In the United States, similar reforms have been under way in a whole range of public institutions, from East Harlem schools to the Department of Defense. Again, the reason was crisis: the revolt by US taxpayers meant that public servants had to find ways of delivering better services, more cheaply.

The new managerial techniques come from the market, and from the private sector. But they are clearly not the sole property of the political right. The Clinton camp sees them as demonstrating that public service reform is not simply about privatisation. In a recent pamphlet, Mr Waldegrave argues that 'private monopoly is not inherently any more efficient or responsive than public . . . It is the distinction between monopoly and competition which is crucial'. That could come out of any publication of the old SDP, today's Liberal Democrats, or for that matter from the speeches of Labour reformers.
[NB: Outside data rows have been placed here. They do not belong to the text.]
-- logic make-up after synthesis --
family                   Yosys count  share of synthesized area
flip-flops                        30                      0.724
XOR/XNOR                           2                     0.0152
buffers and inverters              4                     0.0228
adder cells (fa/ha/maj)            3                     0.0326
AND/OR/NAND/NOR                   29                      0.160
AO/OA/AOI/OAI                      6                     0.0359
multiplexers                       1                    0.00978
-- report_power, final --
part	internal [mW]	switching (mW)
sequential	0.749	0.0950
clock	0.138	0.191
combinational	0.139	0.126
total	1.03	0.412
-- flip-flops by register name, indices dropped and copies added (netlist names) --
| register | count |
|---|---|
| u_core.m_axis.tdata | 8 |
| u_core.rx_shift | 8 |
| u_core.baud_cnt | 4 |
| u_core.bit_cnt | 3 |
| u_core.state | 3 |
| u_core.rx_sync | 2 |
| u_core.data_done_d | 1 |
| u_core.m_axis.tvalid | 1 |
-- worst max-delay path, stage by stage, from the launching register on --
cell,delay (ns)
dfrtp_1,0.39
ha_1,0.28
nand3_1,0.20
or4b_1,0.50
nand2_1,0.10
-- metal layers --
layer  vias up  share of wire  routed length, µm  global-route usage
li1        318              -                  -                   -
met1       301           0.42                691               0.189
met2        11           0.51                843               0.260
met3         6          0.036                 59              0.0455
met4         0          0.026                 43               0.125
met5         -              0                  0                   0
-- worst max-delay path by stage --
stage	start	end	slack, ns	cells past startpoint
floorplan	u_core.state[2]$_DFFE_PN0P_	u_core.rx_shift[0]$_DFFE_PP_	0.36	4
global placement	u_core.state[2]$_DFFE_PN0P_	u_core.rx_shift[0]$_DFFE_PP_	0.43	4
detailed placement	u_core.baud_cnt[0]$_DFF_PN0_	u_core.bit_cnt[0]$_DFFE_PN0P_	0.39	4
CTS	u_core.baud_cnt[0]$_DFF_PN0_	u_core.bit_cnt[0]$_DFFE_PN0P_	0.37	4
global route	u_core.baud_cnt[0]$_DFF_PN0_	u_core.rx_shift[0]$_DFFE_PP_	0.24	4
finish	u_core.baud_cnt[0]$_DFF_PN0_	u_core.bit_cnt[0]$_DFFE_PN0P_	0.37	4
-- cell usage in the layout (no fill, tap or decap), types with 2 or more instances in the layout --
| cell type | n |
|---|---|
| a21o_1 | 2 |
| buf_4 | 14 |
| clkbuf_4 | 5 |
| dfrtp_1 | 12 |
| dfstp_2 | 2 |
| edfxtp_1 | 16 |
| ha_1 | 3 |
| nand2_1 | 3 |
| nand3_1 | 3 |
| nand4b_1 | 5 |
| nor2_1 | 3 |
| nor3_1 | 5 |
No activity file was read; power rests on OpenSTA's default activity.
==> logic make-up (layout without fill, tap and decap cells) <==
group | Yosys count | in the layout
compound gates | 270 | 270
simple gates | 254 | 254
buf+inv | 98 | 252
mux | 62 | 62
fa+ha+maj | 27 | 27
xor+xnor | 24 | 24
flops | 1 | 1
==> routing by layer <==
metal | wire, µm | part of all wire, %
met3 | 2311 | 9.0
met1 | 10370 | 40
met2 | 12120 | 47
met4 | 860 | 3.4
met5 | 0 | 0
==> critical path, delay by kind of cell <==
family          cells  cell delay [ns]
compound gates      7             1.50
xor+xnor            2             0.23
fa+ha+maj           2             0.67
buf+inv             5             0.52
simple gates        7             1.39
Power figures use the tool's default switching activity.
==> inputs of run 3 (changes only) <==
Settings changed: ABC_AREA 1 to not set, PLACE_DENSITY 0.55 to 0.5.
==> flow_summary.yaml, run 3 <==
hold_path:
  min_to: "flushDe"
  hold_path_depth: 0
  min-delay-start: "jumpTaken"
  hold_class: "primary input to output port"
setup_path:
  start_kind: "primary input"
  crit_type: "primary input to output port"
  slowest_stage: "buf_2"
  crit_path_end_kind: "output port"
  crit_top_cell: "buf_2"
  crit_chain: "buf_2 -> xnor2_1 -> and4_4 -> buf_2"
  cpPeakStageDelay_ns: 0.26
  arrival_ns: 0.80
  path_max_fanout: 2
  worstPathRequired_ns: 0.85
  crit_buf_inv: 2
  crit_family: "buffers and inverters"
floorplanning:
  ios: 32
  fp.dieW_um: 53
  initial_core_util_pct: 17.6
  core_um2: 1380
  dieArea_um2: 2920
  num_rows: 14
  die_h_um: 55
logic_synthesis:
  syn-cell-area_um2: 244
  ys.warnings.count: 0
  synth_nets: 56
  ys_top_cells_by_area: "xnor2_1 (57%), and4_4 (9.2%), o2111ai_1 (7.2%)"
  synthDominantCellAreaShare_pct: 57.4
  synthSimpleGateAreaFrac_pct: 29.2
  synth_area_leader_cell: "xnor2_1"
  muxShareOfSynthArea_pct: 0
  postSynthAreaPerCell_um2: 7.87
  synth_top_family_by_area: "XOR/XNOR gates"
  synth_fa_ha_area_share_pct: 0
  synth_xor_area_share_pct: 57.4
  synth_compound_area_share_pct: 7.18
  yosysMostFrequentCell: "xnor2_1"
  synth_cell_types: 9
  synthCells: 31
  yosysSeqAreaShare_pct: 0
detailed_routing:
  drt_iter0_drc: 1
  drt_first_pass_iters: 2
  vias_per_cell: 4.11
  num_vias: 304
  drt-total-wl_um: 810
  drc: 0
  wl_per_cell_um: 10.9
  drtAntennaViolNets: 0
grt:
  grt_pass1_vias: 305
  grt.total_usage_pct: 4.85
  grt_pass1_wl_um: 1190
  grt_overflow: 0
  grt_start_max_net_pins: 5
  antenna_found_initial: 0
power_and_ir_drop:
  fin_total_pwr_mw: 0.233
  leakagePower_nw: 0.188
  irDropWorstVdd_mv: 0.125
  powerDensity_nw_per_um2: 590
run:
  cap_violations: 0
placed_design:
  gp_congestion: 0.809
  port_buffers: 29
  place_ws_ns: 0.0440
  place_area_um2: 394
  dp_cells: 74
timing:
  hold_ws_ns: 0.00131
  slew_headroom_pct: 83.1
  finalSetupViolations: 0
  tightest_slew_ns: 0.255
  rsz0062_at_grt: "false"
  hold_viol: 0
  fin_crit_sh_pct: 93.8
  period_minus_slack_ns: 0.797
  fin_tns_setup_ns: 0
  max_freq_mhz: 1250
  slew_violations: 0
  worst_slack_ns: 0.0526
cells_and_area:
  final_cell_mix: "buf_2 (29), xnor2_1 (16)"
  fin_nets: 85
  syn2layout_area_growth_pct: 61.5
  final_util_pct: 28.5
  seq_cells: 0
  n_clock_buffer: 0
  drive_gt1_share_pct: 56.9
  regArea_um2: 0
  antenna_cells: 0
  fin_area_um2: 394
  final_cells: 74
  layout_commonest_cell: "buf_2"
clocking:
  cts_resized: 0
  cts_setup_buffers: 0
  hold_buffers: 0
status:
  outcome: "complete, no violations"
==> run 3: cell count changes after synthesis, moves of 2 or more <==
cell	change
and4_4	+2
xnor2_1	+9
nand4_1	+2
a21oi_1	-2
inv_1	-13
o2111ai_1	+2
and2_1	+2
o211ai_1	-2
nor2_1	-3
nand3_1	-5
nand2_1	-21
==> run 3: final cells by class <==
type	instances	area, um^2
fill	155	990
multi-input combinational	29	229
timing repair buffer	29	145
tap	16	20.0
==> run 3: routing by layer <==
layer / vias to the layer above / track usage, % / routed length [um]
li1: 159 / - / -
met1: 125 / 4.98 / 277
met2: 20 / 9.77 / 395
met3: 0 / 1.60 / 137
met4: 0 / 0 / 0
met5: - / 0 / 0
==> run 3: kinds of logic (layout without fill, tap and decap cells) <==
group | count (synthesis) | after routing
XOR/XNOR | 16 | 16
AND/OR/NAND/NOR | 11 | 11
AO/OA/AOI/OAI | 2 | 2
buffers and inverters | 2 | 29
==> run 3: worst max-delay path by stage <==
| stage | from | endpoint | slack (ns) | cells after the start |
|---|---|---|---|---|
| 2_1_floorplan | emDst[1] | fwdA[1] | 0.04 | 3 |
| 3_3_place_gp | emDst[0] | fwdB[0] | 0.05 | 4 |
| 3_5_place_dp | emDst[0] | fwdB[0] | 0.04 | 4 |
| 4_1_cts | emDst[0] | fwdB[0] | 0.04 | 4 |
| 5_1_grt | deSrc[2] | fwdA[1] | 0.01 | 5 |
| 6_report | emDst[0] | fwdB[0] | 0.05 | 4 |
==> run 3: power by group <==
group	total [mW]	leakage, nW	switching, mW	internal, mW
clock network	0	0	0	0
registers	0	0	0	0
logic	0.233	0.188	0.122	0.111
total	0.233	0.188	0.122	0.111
$ cat src/logic/lsu_defs.svh
`ifndef LSU_DEFS_SVH
`define LSU_DEFS_SVH

// Data and address width
`define XLEN 32

// Word index width of the data memory
// 8 gives 256 words
`define DMEM_ADDR_BITS 8

// Cycles a bus request may wait for ack before it faults
`define LSU_TIMEOUT_CYCLES 16

`endif

$ cat src/logic/bus_timeout_timer.sv
`default_nettype none

`include "lsu_defs.svh"

module bus_timeout_timer (
   input  logic clk,
   input  logic rst_n,
   input  logic dbus_wait_i,
   input  logic ack_i,
   output logic timeout_o
);

   localparam int CNT_W = $clog2(`LSU_TIMEOUT_CYCLES + 1);
   localparam logic [CNT_W-1:0] CNT_LAST = CNT_W'(`LSU_TIMEOUT_CYCLES - 1);

   logic [CNT_W-1:0] cnt_q;

   // Waiting cycles of the current request
   always_ff @(posedge clk) begin
      if (!rst_n) begin
         cnt_q <= '0;
      end else if (!dbus_wait_i || ack_i) begin
         cnt_q <= '0;
      end else if (!timeout_o) begin
         cnt_q <= cnt_q + 1'b1;
      end
   end

   // Fires in the last allowed waiting cycle and the request then drops
   assign timeout_o = dbus_wait_i & ~ack_i & (cnt_q == CNT_LAST);

endmodule : bus_timeout_timer

`default_nettype wire
**src/logic/lsu_defs.svh**
```systemverilog
`ifndef LSU_DEFS_SVH
`define LSU_DEFS_SVH

// Data and address width
`define XLEN 32

// Word index width of the data memory
// 8 gives 256 words
`define DMEM_ADDR_BITS 8

// Cycles a bus request may wait for ack before it faults
`define LSU_TIMEOUT_CYCLES 16

`endif

```
**src/logic/lsu_op_pkg.sv**
```systemverilog
`default_nettype none

package lsu_op_pkg;

   // Load kinds
   typedef enum logic [2:0] {
      LD_OPS_NONE = 3'd0,
      LD_OPS_LB,
      LD_OPS_LBU,
      LD_OPS_LH,
      LD_OPS_LHU,
      LD_OPS_LW
   } type_ld_ops_e;

   // Store kinds
   typedef enum logic [1:0] {
      ST_OPS_NONE = 2'd0,
      ST_OPS_SB,
      ST_OPS_SH,
      ST_OPS_SW
   } type_st_ops_e;

   // Atomic kinds
   typedef enum logic [3:0] {
      AMO_OPS_NONE = 4'd0,
      AMO_OPS_LR,
      AMO_OPS_SC,
      AMO_OPS_SWAP,
      AMO_OPS_ADD,
      AMO_OPS_XOR,
      AMO_OPS_AND,
      AMO_OPS_OR,
      AMO_OPS_MIN,
      AMO_OPS_MAX,
      AMO_OPS_MINU,
      AMO_OPS_MAXU
   } type_amo_ops_e;

endpackage : lsu_op_pkg

`default_nettype wire

```
**src/logic/lsu_bus_pkg.sv**
```systemverilog
`default_nettype none

`include "lsu_defs.svh"

package lsu_bus_pkg;

   // One memory word seen as byte lanes or as halfword lanes
   typedef union packed {
      logic [`XLEN/8-1:0][7:0]   lane_b;
      logic [`XLEN/16-1:0][15:0] lane_h;
   } type_mem_word_u;

   // Write byte enables with one bit per byte lane
   typedef logic [`XLEN/8-1:0] type_byte_mask_t;

endpackage : lsu_bus_pkg

`default_nettype wire

```
**src/logic/lsu_dbus_if.sv**
```systemverilog
`default_nettype none

`include "lsu_defs.svh"

interface lsu_dbus_if import lsu_bus_pkg::*; ();

   logic [`XLEN-1:0] addr;
   logic             ld_req;
   logic             st_req;
   type_mem_word_u   w_data;
   type_byte_mask_t  w_mask;
   logic             ack;
   type_mem_word_u   r_data;

   // Request side held as a level until ack
   modport req_mp (
      output addr,
      output ld_req,
      output st_req,
      input  ack
   );

   // Data lanes in both directions
   modport data_mp (
      output w_data,
      output w_mask,
      input  r_data,
      input  ack
   );

   // Memory side
   modport mem_mp (
      input  addr,
      input  ld_req,
      input  st_req,
      input  w_data,
      input  w_mask,
      output ack,
      output r_data
   );

endinterface : lsu_dbus_if

`default_nettype wire

```
**src/logic/lsu_lane_align.sv**
```systemverilog
`default_nettype none

`include "lsu_defs.svh"

module lsu_lane_align import lsu_op_pkg::*, lsu_bus_pkg::*; (
   input  logic             clk,
   input  logic             rst_n,
   input  type_ld_ops_e     op_ld_i,
   input  type_st_ops_e     op_st_i,
   input  logic             phase_wr_i,
   input  logic [`XLEN-1:0] amo_result_i,
   input  logic [`XLEN-1:0] wdata_i,
   input  logic [`XLEN-1:0] addr_i,
   output logic [`XLEN-1:0] ld_data_o,
   lsu_dbus_if.data_mp      dbus
);

   type_mem_word_u   w_word;
   type_byte_mask_t  w_mask;
   type_mem_word_u   rd_word;
   logic [7:0]       ld_byte;
   logic [15:0]      ld_half;
   logic [`XLEN-1:0] ld_ext;

   // Store data replicated into the lanes and the mask picks the written ones
   always_comb begin
      w_word = '0;
      w_mask = '0;
      if (phase_wr_i) begin
         w_word = type_mem_word_u'(amo_result_i);
         w_mask = '1;
      end else begin
         case (op_st_i)
            ST_OPS_SB: begin
               w_word.lane_b = {(`XLEN/8){wdata_i[7:0]}};
               w_mask        = type_byte_mask_t'(4'b0001 << addr_i[1:0]);
            end
            ST_OPS_SH: begin
               w_word.lane_h = {(`XLEN/16){wdata_i[15:0]}};
               w_mask        = addr_i[1] ? 4'b1100 : 4'b0011;
            end
            ST_OPS_SW: begin
               w_word = type_mem_word_u'(wdata_i);
               w_mask = '1;
            end
            default: begin
            end
         endcase
      end
   end

   assign dbus.w_data = w_word;
   assign dbus.w_mask = w_mask;

   // Lane select on the read word
   assign rd_word = dbus.r_data;
   assign ld_byte = rd_word.lane_b[addr_i[1:0]];
   assign ld_half = rd_word.lane_h[addr_i[1]];

   always_comb begin
      case (op_ld_i)
         LD_OPS_LB:  ld_ext = {{(`XLEN-8){ld_byte[7]}}, ld_byte};
         LD_OPS_LBU: ld_ext = {{(`XLEN-8){1'b0}}, ld_byte};
         LD_OPS_LH:  ld_ext = {{(`XLEN-16){ld_half[15]}}, ld_half};
         LD_OPS_LHU: ld_ext = {{(`XLEN-16){1'b0}}, ld_half};
         LD_OPS_LW:  ld_ext = rd_word;
         default:    ld_ext = '0;
      endcase
   end

   always_ff @(posedge clk) begin
      if (!rst_n) begin
         ld_data_o <= '0;
      end else if (dbus.ack) begin
         ld_data_o <= ld_ext;
      end
   end

endmodule : lsu_lane_align

`default_nettype wire

```
**src/flat_wrapper.sv**
```systemverilog
// flat-port wrapper written by rule: the top's interface ports become plain ports
module lsu_lane_align_flat import lsu_op_pkg::*, lsu_bus_pkg::*;
  (clk, rst_n, op_ld_i, op_st_i, phase_wr_i, amo_result_i, wdata_i, addr_i, ld_data_o, dbus_w_data, dbus_w_mask, dbus_r_data, dbus_ack);
  lsu_dbus_if dbus_i ();
  input  logic clk;
  input  logic rst_n;
  input  type_ld_ops_e op_ld_i;
  input  type_st_ops_e op_st_i;
  input  logic phase_wr_i;
  input  logic [`XLEN-1:0] amo_result_i;
  input  logic [`XLEN-1:0] wdata_i;
  input  logic [`XLEN-1:0] addr_i;
  output logic [`XLEN-1:0] ld_data_o;
  output wire logic [$bits(dbus_i.w_data)-1:0] dbus_w_data;
  output wire logic [$bits(dbus_i.w_mask)-1:0] dbus_w_mask;
  input wire logic [$bits(dbus_i.r_data)-1:0] dbus_r_data;
  input wire logic [$bits(dbus_i.ack)-1:0] dbus_ack;
  assign dbus_w_data = dbus_i.w_data;
  assign dbus_w_mask = dbus_i.w_mask;
  assign dbus_i.r_data = dbus_r_data;
  assign dbus_i.ack = dbus_ack;
  lsu_lane_align u_core (.clk(clk), .rst_n(rst_n), .op_ld_i(op_ld_i), .op_st_i(op_st_i), .phase_wr_i(phase_wr_i), .amo_result_i(amo_result_i), .wdata_i(wdata_i), .addr_i(addr_i), .ld_data_o(ld_data_o), .dbus(dbus_i));
endmodule
```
But what is becoming consensual in theory may still prove controversial and radical in practice. Mr Waldegrave insists he is a good Conservative, not a revolutionary figure. Yet if the reshaping of government is to work, it has to be revolutionary. Take Whitehall. These new agencies are meant to be self-managing, outside the old bureaucratic constraints. The more independent they are the more flexibility they have, but the less ministers can reasonably be held accountable for them to Parliament. The answer is obvious: their chief executives, anonymous figures today, must become as well-known as private sector bosses, highly rewarded and praised for success, sacked and lampooned for failure. They must appear before parliamentary committees and negotiate annual contracts, semi-publicly, with government. To get the benefits of entrepreneurial government, Whitehall will have to tolerate mistakes - and the occasional scandal.

Yet the Treasury is too conservative and too scared to give the agencies real autonomy. Their managers do not have full control over their staff, budgets or property. You cannot have both tight central control and a revitalised, more devolved and responsive public sector. This is true for self-managed schools, for local authorities who want to break some old-fashioned rules to provide better services, and for Whitehall itself. At some point, if it means what it says, John Major's government is going to have to shut its eyes and hand over the reins. It is going to have to take some risks itself.

There are signs that some extremely senior civil servants are deeply hostile to the revolution. Some, indeed, are contemplating resignation. Whether, after 14 years in power, the Conservatives have the courage and imagination to follow the logic of this revolution is one of the most intriguing questions of the next few years.